Mechanism-Based Inactivation of CYP2B1 and Its F-Helix Mutant by Two tert-Butyl Acetylenic Compounds: Covalent Modification of Prosthetic Heme Versus Apoprotein

The mechanism-based inactivation of cytochrome CYP2B1 [wild type (WT)] and its Thr205 to Ala mutant (T205A) by tert-butylphenylacetylene (BPA) and tert-butyl 1-methyl-2- propynyl ether (BMP) in the reconstituted system was investigated. The inactivation of WT by BPA exhibited a k(inact)/K-I value of 1343 min(-1)mM(-1) and a partition ratio of 1. The inactivation of WT by BMP exhibited a k(inact)/K-I value of 33 min(-1)mM(-1) and a partition ratio of 10. Liquid chromatography/tandem mass spectrometry analysis (LC/MS/MS) of the WT revealed 1) inactivation by BPA resulted in the formation of a protein adduct with a mass increase equivalent to the mass of BPA plus one oxygen atom, and 2) inactivation by BMP resulted in the formation of multiple heme adducts that all exhibited a mass increase equivalent to BMP plus one oxygen atom.
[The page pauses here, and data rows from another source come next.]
--- src/rtl/inst_fetch_unit.sv ---
// Instruction fetch front end: holds the PC, fetches one word at a time
// from instruction memory (req/ack) and hands it to decode (valid/ready).
// The next PC is chosen when decode consumes the instruction.
module inst_fetch_unit #(
  parameter logic [31:0] RESET_PC  = 32'h0000_0000,
  parameter int          CNT_WIDTH = 32
) (
  input  logic                 clk,
  input  logic                 rst,
  output logic                 imem_req,
  output logic [31:0]          imem_addr,
  input  logic                 imem_ack,
  input  logic [31:0]          imem_rdata,
  output logic                 inst_valid,
  input  logic                 inst_ready,
  output logic [31:0]          inst_out,
  output logic [31:0]          pc_out,
  output logic [5:0]           opcode_out,
  output logic [5:0]           funccode_out,
  input  logic                 branch_taken,
  input  logic                 jump,
  output logic [CNT_WIDTH-1:0] fetch_count
);

  // A misaligned reset PC could never be fetched correctly, so refuse it.
  generate
    if (RESET_PC[1:0] != 2'b00) begin : g_bad_reset_pc
      $error("inst_fetch_unit: RESET_PC must be word aligned");
    end
  endgenerate

  typedef enum logic {
    FETCH = 1'b0,
    HOLD  = 1'b1
  } state_t;

  state_t                 state_reg, state_next;
  logic [31:0]            pc_reg, pc_next;
  logic [31:0]            inst_reg, inst_next;
  logic [CNT_WIDTH-1:0]   count_reg, count_next;
  logic                   req_int;
  logic                   valid_int;

  // Candidate next-PC values, all derived from the held instruction.
  logic [31:0] pc_seq;
  logic [31:0] branch_target;
  logic [31:0] jump_target;
  logic [31:0] branch_offset;

  assign pc_seq        = pc_reg + 32'd4;
  assign branch_offset = {{14{inst_reg[15]}}, inst_reg[15:0], 2'b00};
  assign branch_target = pc_seq + branch_offset;
  assign jump_target   = {pc_seq[31:28], inst_reg[25:0], 2'b00};

  // State, PC, instruction and retire counter; reset abandons any fetch in flight.
  always_ff @(posedge clk or posedge rst) begin
    if (rst) begin
      state_reg <= FETCH;
      pc_reg    <= RESET_PC;
      inst_reg  <= 32'h0000_0000;
      count_reg <= '0;
    end else begin
      state_reg <= state_next;
      pc_reg    <= pc_next;
      inst_reg  <= inst_next;
      count_reg <= count_next;
    end
  end

  // Next-state and handshake decode. Acks seen in HOLD are ignored, and the
  // branch/jump inputs only matter in the cycle decode consumes.
  always_comb begin
    state_next = state_reg;
    pc_next    = pc_reg;
    inst_next  = inst_reg;
    count_next = count_reg;
    req_int    = 1'b0;
    valid_int  = 1'b0;
    case (state_reg)
      FETCH: begin
        req_int = 1'b1;
        if (imem_ack) begin
          inst_next  = imem_rdata;
          state_next = HOLD;
        end
      end
      HOLD: begin
        valid_int = 1'b1;
        if (inst_ready) begin
          if (jump) begin
            pc_next = jump_target;
          end else if (branch_taken) begin
            pc_next = branch_target;
          end else begin
            pc_next = pc_seq;
          end
          count_next = count_reg + CNT_WIDTH'(1);
          state_next = FETCH;
        end
      end
      default: begin
        state_next = FETCH;
      end
    endcase
  end

  // Handshake outputs are forced low while reset is held so that neither
  // memory nor decode sees activity before the first post-reset cycle.
  assign imem_req     = req_int & ~rst;
  assign inst_valid   = valid_int & ~rst;
  assign imem_addr    = pc_reg;
  assign pc_out       = pc_reg;
  assign inst_out     = inst_reg;
  assign opcode_out   = inst_reg[31:26];
  assign funccode_out = inst_reg[5:0];
  assign fetch_count  = count_reg;

endmodule

--- config.mk ---
export PLATFORM = sky130hd
export DESIGN_NAME = inst_fetch_unit
export DESIGN_NICKNAME = d
export VERILOG_FILES = /design/src/rtl/inst_fetch_unit.sv
export SDC_FILE = /design/constraint.sdc
export NUM_CORES = 1
export LEC_CHECK = 0
export BUFFER_PORTS_ARGS = -buffer_cell sky130_fd_sc_hd__buf_4
export CORE_ASPECT_RATIO = 1.4
export CORE_MARGIN = 1.5
export CORE_UTILIZATION = 50
export DETAILED_ROUTE_END_ITERATION = 10
export GPL_TIMING_DRIVEN = 0
export PLACE_DENSITY = 0.74
export SLEW_MARGIN = 20
export SYNTH_ARGS = -nofsm -noshare
export SYNTH_HDL_FRONTEND = slang
export SYNTH_SLANG_ARGS = --single-unit
--- constraint.sdc ---
create_clock -name clk -period 4.5 [get_ports clk]
set_input_delay 0.675 -clock clk [delete_from_list [all_inputs] [get_ports clk]]
set_output_delay 0.675 -clock clk [all_outputs]
set_load 0.005 [all_outputs]
==> reports/results.ini <==
[logic_synthesis]
yosysWarnings=0
post_synth.cell_area_avg_sq_um=9.13
netlist_area_sq_mm=0.00672
synth_seq_cells=95
synthDistinctLibCells=66
synthesis.instances=736
ys.flop_type=dfrtp_1
yosysSeqAreaShare_pct=35.4
async_flop_share_pct=100
synth-edff-count=0

[route]
route.detailed.drc=0
wirelength_microns=20400
dr.pass1.iters=5
vias_per_cell=5.64
wire_per_inst_microns=18.4
route.vias.total=6252
drt_iter0_drc=313
ant_nets=0

[die]
core_area_sq_mm=0.0130
rows=49
dieArea_sq_mm=0.0141
initial_core_util_pct=51.7
die_x_microns=101
ios=180
die_y_microns=140

[sta]
maxSlewViolCount=0
min_period_ns=4.19
layout_worst_path_cycle_share_pct=93.1
fin_tns_setup_ns=0
finalSetupViolations=0
worstMarginPinSlew_ns=1.10
relSlewSlack_pct=26.8
fin_skew_ns=0.00985
rsz0062_at_grt=false
max_freq_mhz=239
final_hold_viol_count=0

[hold_path]
hold_class=input port to async pin

[layout]
antenna_cells=0
final_nets=1002
regArea_sq_mm=0.00238
area_growth_pct=28.1
stdcell_count=1108
multi_input_comb_area_sq_mm=0.00385
drive_above_1_share_pct=30.5
n_fill_cell=1123

[worst_setup_path]
rr_worst_depth=17
crit_top_cell=a21o_1
cp-end-kind=flip-flop
worst_ep_required_time_ns=4.72
critPathMaxFanout=8
arrival_ns=4.41
path_delay_family=compound AO/OA/AOI/OAI gates
cp.buffers_inverters=1
crit_chain=and3_1 -> and4_4 -> and4_1 -> buf_4 -> nand3_1 -> xnor2_1 -> ha_1 -> a21o_1 -> a21o_1 -> a21o_1 -> a221o_1 -> a31oi_4 -> o22ai_2 -> a211o_1 -> a21oi_1 -> a211o_1 -> nand4_1
cp_slowest_cell=dfrtp_2
crit_cells=17
start_kind=flip-flop
max_stage_delay_ns=0.44
crit_type=flip-flop to flip-flop

[global_route]
antenna_found_initial=0
grt_overflow=0
track_usage_pct=29.6
grt_pass1_wl_microns=32700
grt_pass1_vias=6353
grt_max_degree=79

[pwr]
swShare_pct=41.9
p_switching_w=0.00209
p_leak_nw=4.10
combPwrFrac_pct=56.5
powerDensity_mw_per_mm2=579
vdd_ir_drop_max_mv=0.279
p_int_w=0.00290
power_frac_seq_pct=28.0
clkPwrFrac_pct=15.6

[placement]
port_buffers=173
dpl.hpwl_microns=15400
gp_congestion=0.930
dp.cells=1091

[flow_run]
maxCapViolCount=0

[clock_network]
cts.sinks=95
htreeDepth=3
insertion_delay_ns=0.35
clk_pin_slew_ns=0.07
cts_tree=yes
clock_path_buffers=2
ctsHoldBuffers=0
cts-root-buf=clkbuf_16
cts_made_buffers=9

[status]
run_status=completed

kinds of logic after synthesis:
logic type / count (synthesis) / synth area share [%]
adder cells (fa/ha/maj): 39 / 7.38
other: 1 / 0.0558
buffers and inverters: 90 / 7.67
multiplexers: 36 / 5.96
flip-flops: 95 / 35.4
AND/OR/NAND/NOR: 225 / 16.7
AO/OA/AOI/OAI: 171 / 16.6
XOR/XNOR: 79 / 10.3
cells in the final DEF (no fill, tap or decap), drive strengths merged, types with 3 or more instances in the layout:
| cell | instances |
|---|---|
| buf | 226 |
| dfrtp | 95 |
| nand2 | 74 |
| xnor2 | 57 |
| a21oi | 46 |
| o21ai | 46 |
| nor2 | 41 |
| ha | 38 |
| mux2 | 32 |
| clkbuf | 30 |
| nand3 | 27 |
| nand4 | 24 |
| xor2 | 22 |
| inv | 20 |
| and3 | 15 |
| a21o | 14 |
| o211ai | 12 |
| and4 | 8 |
| o21bai | 7 |
| nor3 | 7 |
| and2 | 7 |
| nor2b | 6 |
| a211oi | 6 |
| a21boi | 5 |
| nand2b | 4 |
| or3 | 4 |
| a211o | 4 |
| mux2i | 4 |
| conb | 4 |
| clkinv | 4 |
| o21a | 3 |
| o211a | 3 |
| a221oi | 3 |
| a31oi | 3 |
layout make-up:
cell class / instances / share of cell area (%)
Clock buffer: 10 / 2.78
Timing Repair Buffer: 175 / 15.5
Sequential cell: 95 / 27.7
Inverter: 19 / 0.887
Buffer: 71 / 5.16
Tap cell: 178 / 2.59
Multi-Input combinational cell: 554 / 44.7
Clock inverter: 6 / 0.713
metrics by stage:
stage	total power, W	hold slack, ns	worst slack, ns	util [%]	instance area, sq um
after global routing	0.00535	0.264	0.00538	66.2	8600
after CTS	0.00497	0.260	0.103	66.0	8580
after detailed placement	0.00417	0.477	0.147	63.7	8280
after global placement	0.00410	0.468	0.110	63.5	8250
final	0.00498	0.258	0.308	66.2	8600
after floorplan	0.00314	0.468	0.743	-	6730
worst paths after layout:
check | startpoint | to | slack (ns)
worst max register to register | imem_addr[4] | imem_addr[31] | 0.31
min in group clk | fetch_count[31] | fetch_count[31] | 0.49
max in group asynchronous | rst | imem_addr[4] | 3.56
worst min register to register | fetch_count[31] | fetch_count[31] | 0.49
worst max-delay path | imem_addr[4] | imem_addr[31] | 0.31
worst min-delay path | rst | fetch_count[5] | 0.26
per-layer routing:
layer | global-route usage [%] | part of all wire, % | vias up
met1 | 34.6 | 39 | 3081
met5 | 0 | 0 | -
li1 | - | - | 2960
met2 | 55.5 | 55 | 181
met3 | 3.34 | 3.9 | 30
met4 | 9.58 | 2.2 | 0
timing repair:
item | 4_1_cts | 5_1_grt
endpoints found under the setup margin | 0 | 3
buffers inserted | 0 | 1
resized for setup | 0 | 5
endpoints found under the hold margin | 0 | 0
cell usage after synthesis (2+ instances only):
master | count | area share [%]
o211ai_1 | 12 | 1.3
nor2b_1 | 6 | 0.56
a22oi_1 | 2 | 0.22
nor2_1 | 41 | 2.3
mux2_2 | 32 | 5.4
a31oi_1 | 2 | 0.19
a21boi_0 | 5 | 0.56
buf_4 | 47 | 5.3
o211a_1 | 3 | 0.45
and3_1 | 14 | 1.3
nand4_1 | 24 | 2.2
o21a_1 | 3 | 0.34
a211o_1 | 4 | 0.52
a21oi_1 | 46 | 3.4
nand2_1 | 74 | 4.1
a211oi_1 | 5 | 0.56
o22ai_1 | 2 | 0.19
nor3_1 | 7 | 0.52
o21bai_1 | 7 | 0.78
clkbuf_1 | 20 | 1.1
and2_1 | 6 | 0.56
nand3_1 | 27 | 2.0
a21o_1 | 14 | 1.6
or3_1 | 4 | 0.37
xor2_1 | 22 | 2.9
inv_1 | 18 | 1.0
o21ai_0 | 45 | 3.4
a221oi_1 | 2 | 0.26
and4_4 | 2 | 0.34
dfrtp_1 | 95 | 35
and4_1 | 6 | 0.78
nand2b_1 | 4 | 0.37
nor4_1 | 2 | 0.19
a221o_1 | 2 | 0.30
buf_1 | 3 | 0.17
xnor2_1 | 57 | 7.4
nor3b_1 | 2 | 0.22
ha_1 | 38 | 7.1
mux2i_1 | 4 | 0.60
power by group through the flow:
stage	clock network (W)	registers (W)	logic, W
floorplan	0	0.00132	0.00182
global placement	0	0.00139	0.00271
detailed placement	0	0.00140	0.00277
CTS	0.000792	0.00139	0.00280
global route	0.000820	0.00143	0.00311
finish	0.000776	0.00139	0.00281
Note: power is estimated with default switching activity, not from simulation.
LC/MS/MS analysis indicated the formation of glutathione (GSH) conjugates by the reaction of GSH with the ethynyl moiety of BMP or BPA with the oxygen being added to the internal or terminal carbon. For the inactivation of T205A by BPA and BMP, the k(inact)/K-I values were suppressed by 100- and 4-fold, respectively, and the partition ratios were increased 9- and 3.5-fold, respectively. Only one major heme adduct was detected following the inactivation of the T205A by BMP. These results show that the Thr205 in the F-helix plays an important role in the efficiency of the mechanism-based inactivation of CYP2B1 by BPA and BMP. Homology modeling and substrate docking studies were presented to facilitate the interpretation of the experimental results.